The Edwardian house has wide wooden verandahs, external lacework and a large formal garden and includes stables at rear (now a double garage). The house is a particularly fine example of Edwardian architecture with excellent external detailing. Being located in the main street of the town, opposite Cook Park, it is a key domestic architectural element in the townscape of Orange. Its location, landscape setting and high architectural quality indicate its importance. The house is set in a peaceful shadowy garden with large trees. Curtilage to be the lot boundary.

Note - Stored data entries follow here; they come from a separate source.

This design comes from an exercise in tuning for small area and a short achievable clock period on the open sky130 flow, not from production work.
At most, simulation tests tie the RTL to the original design; equivalence was not proved.
The clock port is modelled as an ideal driver, which makes a skipped or thinned clock tree look cheaper than it is; a real chip needs a root buffer or a tree.
Power is estimated from default activity; no workload was simulated.

==> flow/design.v (excerpt) <==
module scoreboard_ctrl (
    input  logic                      clk,
    input  logic                      rst,
    input  sb_pkg::inst_t             inst,
    input  logic                      inst_valid,
    input  logic [sb_pkg::num_fu-1:0] fu_done,
    output logic                      issue_ack,
    output logic [sb_pkg::num_fu-1:0] ro_en,
    output sb_pkg::fu_op_t            ro_op,
    output sb_pkg::reg_idx_t          rs1_ctrl,
    output sb_pkg::reg_idx_t          rs2_ctrl,
    output logic                      reg_write,
    output sb_pkg::fu_id_t            wb_fu,
    output sb_pkg::reg_idx_t          rd_ctrl
);
==> flow/config.mk <==
export PLATFORM = sky130hd
export DESIGN_NAME = scoreboard_ctrl
export DESIGN_NICKNAME = scoreboard_ctrl
export VERILOG_FILES = /design/flow/design.v
export SDC_FILE = /design/flow/constraint.sdc
export NUM_CORES = 4
export LEC_CHECK = 0
export CAP_MARGIN = 20
export CORE_MARGIN = 2
export CORE_UTILIZATION = 70
export SETUP_SLACK_MARGIN = 1.5
export SLEW_MARGIN = 20
==> flow/constraint.sdc <==
create_clock -name core_clock -period 4.5 [get_ports {clk}]
set_input_delay 0.9000 -clock core_clock [delete_from_list [all_inputs] [get_ports {clk}]]
set_output_delay 0.9000 -clock core_clock [all_outputs]
set_load 0.01 [all_outputs]
standard.sh (not shown) runs the stock make flow with config.mk's settings and CLKGATE_MAP_FILE= SYNTH_SCRIPT=/design/flow/synth_recipe.tcl, a recipe that flattens the netlist after the stock synthesis.
==> flow/flow/run.sh <==
#!/bin/bash
# Standard ORFS layout with two changes: the port buffers are plain buffers
# instead of the delay cells buffer_ports picks on its own, and the clock tree
# uses smaller clock buffers and no dummy balancing loads.
set -euo pipefail
export BUFFER_PORTS_ARGS="-buffer_cell sky130_fd_sc_hd__buf_2"
export CTS_ARGS="-sink_clustering_enable -repair_clock_nets -dont_use_dummy_load -buf_list sky130_fd_sc_hd__clkbuf_8 -sink_clustering_size 30"
bash standard.sh > make.log 2>&1
The baseline finished with timing, DRC and antenna clean.
Rerun with:
--- a/flow/design.v
+++ b/flow/design.v
@@ -133,36 +133,38 @@
     always_comb begin
         for (int u = 1; u <= 4; u++) begin
             n_dst[u]  = has_d[u]  ? rd  : 5'd0;
             n_src1[u] = has_s1[u] ? rs1 : 5'd0;
             n_src2[u] = has_s2[u] ? rs2 : 5'd0;
         end
     end
-    logic       rd_nz, rs1_nz, rs2_nz;
-    assign rd_nz  = (rd  != 5'd0);
-    assign rs1_nz = (rs1 != 5'd0);
-    assign rs2_nz = (rs2 != 5'd0);
-    logic [4:1] rs1_hit, rs2_hit, rd_hit;    
-    logic [4:1] rd_s1, rd_s2;                
+    logic [4:1] dnz, bz, bzw;       
+    logic [4:1] m_rd, m_rs1, m_rs2;  
+    logic [4:1] rd_s1, rd_s2;        
+    logic       rd_nz;
+    assign rd_nz = (rd != 5'd0);
     always_comb begin
         for (int v = 1; v <= 4; v++) begin
-            rs1_hit[v] = rs1_nz && (rs1 == dst[v]);
-            rs2_hit[v] = rs2_nz && (rs2 == dst[v]);
-            rd_hit[v]  = rd_nz  && (rd  == dst[v]);
-            rd_s1[v]   = rd_nz  && (rd  == src1[v]);
-            rd_s2[v]   = rd_nz  && (rd  == src2[v]);
-        end
-    end
+            dnz[v]   = (dst[v] != 5'd0);
+            m_rd[v]  = (rd  == dst[v]);
+            m_rs1[v] = (rs1 == dst[v]);
+            m_rs2[v] = (rs2 == dst[v]);
+            rd_s1[v] = rd_nz && (rd == src1[v]);
+            rd_s2[v] = rd_nz && (rd == src2[v]);
+        end
+    end
+    assign bz  = busy & dnz;
+    assign bzw = bz & ~wbg;
     always_ff @(posedge clk) begin
         for (int u = 1; u <= 4; u++)
             for (int v = 1; v <= 4; v++)
                 if (u != v) begin
                     if (!busy[u]) begin
-                        eq1[u][v] <= has_s1[u] && rs1_hit[v];
-                        eq2[u][v] <= has_s2[u] && rs2_hit[v];
+                        eq1[u][v] <= has_s1[u] && dnz[v] && m_rs1[v];
+                        eq2[u][v] <= has_s2[u] && dnz[v] && m_rs2[v];
                     end else if (!busy[v]) begin
                         eq1[u][v] <= has_d[v] && rd_s1[u];
                         eq2[u][v] <= has_d[v] && rd_s2[u];
                     end
                 end
     end
     logic [4:1] wake1, wake2;
@@ -177,17 +179,17 @@
                 end
             wake1[u] = wake1[u] && pre[u];
             wake2[u] = wake2[u] && pre[u];
         end
     end
     logic       waw, pend1, pend2, dec_valid, issue_en;
     logic [4:1] issue;
-    assign waw   = |(busy & rd_hit);
-    assign pend1 = |(busy & ~wbg & rs1_hit);
-    assign pend2 = |(busy & ~wbg & rs2_hit);
+    assign waw   = |(bz  & m_rd);
+    assign pend1 = |(bzw & m_rs1);
+    assign pend2 = |(bzw & m_rs2);
     assign dec_valid = |val;
     always_comb begin
         for (int u = 1; u <= 4; u++)
             issue[u] = inst_valid && val[u] && !busy[u] && !(has_d[u] && waw);
     end
     assign issue_en = (inst_valid && !dec_valid) || (|issue);
     logic [4:1] busy_n, pre_n, rdy1_n, rdy2_n, done_n;
@@ -221,17 +223,28 @@
                 if (u != v && ((st1_n[u] && eq1[u][v]) || (st2_n[u] && eq2[u][v])))
                     war_n[v] = 1'b1;
         end
     end
     assign wbr_n = busy & done_n & ~war_n;
     assign wbg_n = {wbr_n[4] & ~|wbr_n[3:1], wbr_n[3] & ~|wbr_n[2:1], wbr_n[2] & ~wbr_n[1], wbr_n[1]};
     assign rd_n  = wbr_n[1] ? dst[1] : wbr_n[2] ? dst[2] : wbr_n[3] ? dst[3] : dst[4];
-    logic [4:1] rq_n, rog_n;
-    assign rq_n  = rdy1_n & rdy2_n;
-    assign rog_n = {rq_n[4] & ~|rq_n[3:1], rq_n[3] & ~|rq_n[2:1], rq_n[2] & ~rq_n[1], rq_n[1]};
+    logic [4:1] st_rq, iv, go, rog_n;
+    logic [4:1] st_low, iv_low;
+    always_comb begin
+        for (int u = 1; u <= 4; u++) begin
+            st_rq[u] = busy[u] && rdy1_n[u] && rdy2_n[u];
+            iv[u]    = inst_valid && val[u] && !busy[u];
+            go[u]    = !((has_d[u] && waw) || (has_s1[u] && pend1) || (has_s2[u] && pend2));
+        end
+        st_low = {|st_rq[3:1], |st_rq[2:1], st_rq[1], 1'b0};
+        iv_low = {|(iv[3:1] & go[3:1]), |(iv[2:1] & go[2:1]), iv[1] & go[1], 1'b0};
+        for (int u = 1; u <= 4; u++)
+            rog_n[u] = busy[u] ? (st_rq[u] && !st_low[u] && !iv_low[u])
+                               : (iv[u] && go[u] && !st_low[u]);
+    end
     always_ff @(posedge clk or posedge rst) begin
         if (rst) begin
             busy      <= '0;
             rdy1      <= '0;
             rdy2      <= '0;
             rog       <= '0;
             wbg       <= '0;
Outcome:
- global-route usage increases by 1.3 points
- clock power is about the same
- synthesized area barely changes
- via count increases by a few percent
- clock-buffer cell count does not change
- register-to-register slack loses 0.22 ns
- final area increases by a few percent
Function was not checked in any run of this note: the RTL went through the layout flow alone.

* * *

Another version of the RTL of scoreboard_ctrl (not shown whole).
Size: ~120 flip-flops, ~6600 sq um of cells after synthesis.
export LEC_CHECK = 0
export CAP_MARGIN = 20
export CORE_MARGIN = 2
export CORE_UTILIZATION = 70
export SETUP_SLACK_MARGIN = 2.0
export SLEW_MARGIN = 20
create_clock -name core_clock -period 4.5 [get_ports {clk}]
==> flow/flow/run.sh <==
#!/bin/bash
# Standard ORFS layout with these changes:
#  - the port buffers are plain buffers instead of the delay cells
#    buffer_ports picks on its own;
#  - the clock tree is a balanced two-level tree built by flow/manual_cts.tcl
#    (one root buffer, one leaf buffer per group of nearby flops), in place of
#    TritonCTS's H-tree; the rest of the CTS step (legalisation, timing
#    repair) runs unchanged.
set -euo pipefail
here=$(pwd)
export BUFFER_PORTS_ARGS="-buffer_cell sky130_fd_sc_hd__buf_2"
export PRE_CTS_TCL="$here/flow/manual_cts.tcl"
export MCTS_CLK=clk
export MCTS_ROOT=sky130_fd_sc_hd__clkbuf_8
export MCTS_LEAF=sky130_fd_sc_hd__clkbuf_8
export MCTS_NLEAF=8
bash standard.sh > make.log 2>&1
Other scripts of this flow, unchanged in this note and not shown: flow/flow/manual_cts.tcl
Next try:
--- a/flow/design.v
+++ b/flow/design.v
@@ -126,33 +126,38 @@
     assign has_d  = {1'b1, 1'b1, !inst[5], 1'b1};
     assign has_s1 = {1'b1, 1'b1, 1'b1, !inst[2]};
     assign has_s2 = {1'b1, 1'b1, inst[5], inst[5] && !inst[2]};
     always_comb begin
         for (int u = 1; u <= 4; u++) begin
             n_dst[u]  = has_d[u]  ? rd  : 5'd0;
             n_src1[u] = has_s1[u] ? rs1 : 5'd0;
             n_src2[u] = has_s2[u] ? rs2 : 5'd0;
         end
     end
     logic [4:1] wake1, wake2;
-    logic       rd_nz, rs1_nz, rs2_nz;
-    assign rd_nz  = (rd  != 5'd0);
-    assign rs1_nz = (rs1 != 5'd0);
-    assign rs2_nz = (rs2 != 5'd0);
+    logic       rd_nz;
+    assign rd_nz = (rd != 5'd0);
+    logic [4:1] bz, bzw;
+    always_comb begin
+        for (int v = 1; v <= 4; v++) begin
+            bz[v]  = busy[v] && (dst[v] != 5'd0);
+            bzw[v] = bz[v] && !wbg[v];
+        end
+    end
     logic [4:1] rs1_hit, rs2_hit, rd_hit;    
     logic [4:1] rd_s1, rd_s2;                
     always_comb begin
         for (int v = 1; v <= 4; v++) begin
-            rs1_hit[v] = rs1_nz && (rs1 == dst[v]);
-            rs2_hit[v] = rs2_nz && (rs2 == dst[v]);
-            rd_hit[v]  = rd_nz  && (rd  == dst[v]);
+            rs1_hit[v] = bzw[v] && (rs1 == dst[v]);
+            rs2_hit[v] = bzw[v] && (rs2 == dst[v]);
+            rd_hit[v]  = bz[v]  && (rd  == dst[v]);
             rd_s1[v]   = rd_nz  && (rd  == src1[v]);
             rd_s2[v]   = rd_nz  && (rd  == src2[v]);
         end
     end
     logic [4:1] rog;
     logic [4:1][4:1] war;
     always_ff @(posedge clk) begin
         for (int v = 1; v <= 4; v++)
             for (int u = 1; u <= 4; u++)
                 if (u != v) begin
                     if (!busy[v])
@@ -170,35 +175,34 @@
         end
         for (int v = 1; v <= 4; v++) begin
             war_n[v] = 1'b0;
             for (int u = 1; u <= 4; u++)
                 if (u != v && war[v][u] && !rog[u])
                     war_n[v] = 1'b1;
         end
     end
     assign wb_req_n = done_n & ~war_n;
     assign wbg_n = {wb_req_n[4] & ~|wb_req_n[3:1], wb_req_n[3] & ~|wb_req_n[2:1],
                     wb_req_n[2] & ~wb_req_n[1], wb_req_n[1]};
-    assign rd_n  = ({5{wbg_n[1]}} & dst[1]) | ({5{wbg_n[2]}} & dst[2]) |
-                   ({5{wbg_n[3]}} & dst[3]) | ({5{wbg_n[4]}} & dst[4]);
+    assign rd_n  = wb_req_n[1] ? dst[1] : wb_req_n[2] ? dst[2] : wb_req_n[3] ? dst[3] : dst[4];
     logic [4:0] rd_q;
     always_ff @(posedge clk or posedge rst) begin
         if (rst) wbg <= '0;
         else     wbg <= wbg_n;
     end
     always_ff @(posedge clk) rd_q <= rd_n;
     logic       waw, pend1, pend2, dec_valid, issue_en;
     logic [4:1] issue;
-    assign waw   = |(busy & rd_hit);
-    assign pend1 = |(busy & ~wbg & rs1_hit);
-    assign pend2 = |(busy & ~wbg & rs2_hit);
+    assign waw   = |rd_hit;
+    assign pend1 = |rs1_hit;
+    assign pend2 = |rs2_hit;
     assign dec_valid = |val;
     always_comb begin
         for (int u = 1; u <= 4; u++)
             issue[u] = inst_valid && val[u] && !busy[u] && !(has_d[u] && waw);
     end
     assign issue_en = (inst_valid && !dec_valid) || (|issue);
     always_comb begin
         for (int u = 1; u <= 4; u++) begin
             wake1[u] = pre[u] && (|wbg) && (rd_q == src1[u]);
             wake2[u] = pre[u] && (|wbg) && (rd_q == src2[u]);
         end
What happened:
- final area rises by 2.7%
- worst setup slack degrades by 0.035 ns
- via count rises by 9.0%
- synthesized area came out lower by 0.30%
- first-iteration DRC count climbs by 22%
- routed wire length grows by 8.6%
- die area hardly moves
- register-to-register slack degrades by 0.06 ns
- final cell count grows by 2.7%
- synthesized cell count climbs by 3.8%
- sequential power decreases by 40%
- utilization goes up by 2.5 points
Function not checked in the second run of this note: the RTL went through the layout flow alone. No run of this note takes its clock network from TritonCTS; it comes from the design's own scripts or RTL.

==> re-timing with driven ports <==
In the flow no input, the clock included, has a driving cell. The finished layouts below were timed again as built, in two steps. Step 1 assumes that a clkbuf_16 drives the clock port and a buf_2 every other input. Step 2 moves the port delays by t, midway between the first and last clock arrival at a register: inputs arrive t later, outputs are due t later. That takes back most of the time a late clock gives input paths. a / b / c = ideal ports / drivers / drivers and shift; a / b = the first two.
run	t (ns)	slack for setup (ns)	worst slew at a driven data input, ns
the first run of note 1	0.471	1.683 / 1.697 / 1.226	0.03
the second run of note 1	0.472	1.518 / 1.518 / 1.131	0.04
the first run of note 2	0.421	2.049 / 2.019 / 1.624	0.05
the second run of note 2	0.440	2.014 / 1.981 / 1.632	0.04
After both steps every run listed still meets setup and hold. The setup slack of the first run of note 1, which loses most, moves by +0.014 ns with the drivers and by -0.457 ns with both steps.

The house was designed by J. J. Copeman and built by J. H. Gain in 1902. It is of tuckpointed Flemish bond brick with a hipped slate roof, moulded chimneys and projecting roughcast gable. The verandah to three sides has cast iron corinthian columns and excellent decorative cast iron brackets and valances. It has a straight-pitched iron roof and a gabled portico above the main door. Windows have moulded brackets and there is a rendered string course at sill height. The front door has leadlighting, and three french doors open onto the verandah. Other than a few alterations such as the 1930s bathroom and the fireplaces in the drawing room and dining room, the interior layout and detail remain in substantially original condition.

The stables at the rear (now a double garage) are of plain brick like the house with a timber extension at the back. They are in fair condition. A tankstand on very high piers is attached to the stables – it is still used in drought. The house in made of Flemish bond brick, with tuckpointing, slate roof, cast iron, leadlighting, and timber.

=== Modifications and dates ===
In 1983 Berrilea cottage was bequeathed to the Uniting Church. Wontama Village Nursing Home has been operating on parts of the site since 1967.

== Heritage listing ==
Berrilea was listed on the New South Wales State Heritage Register on 2 April 1999.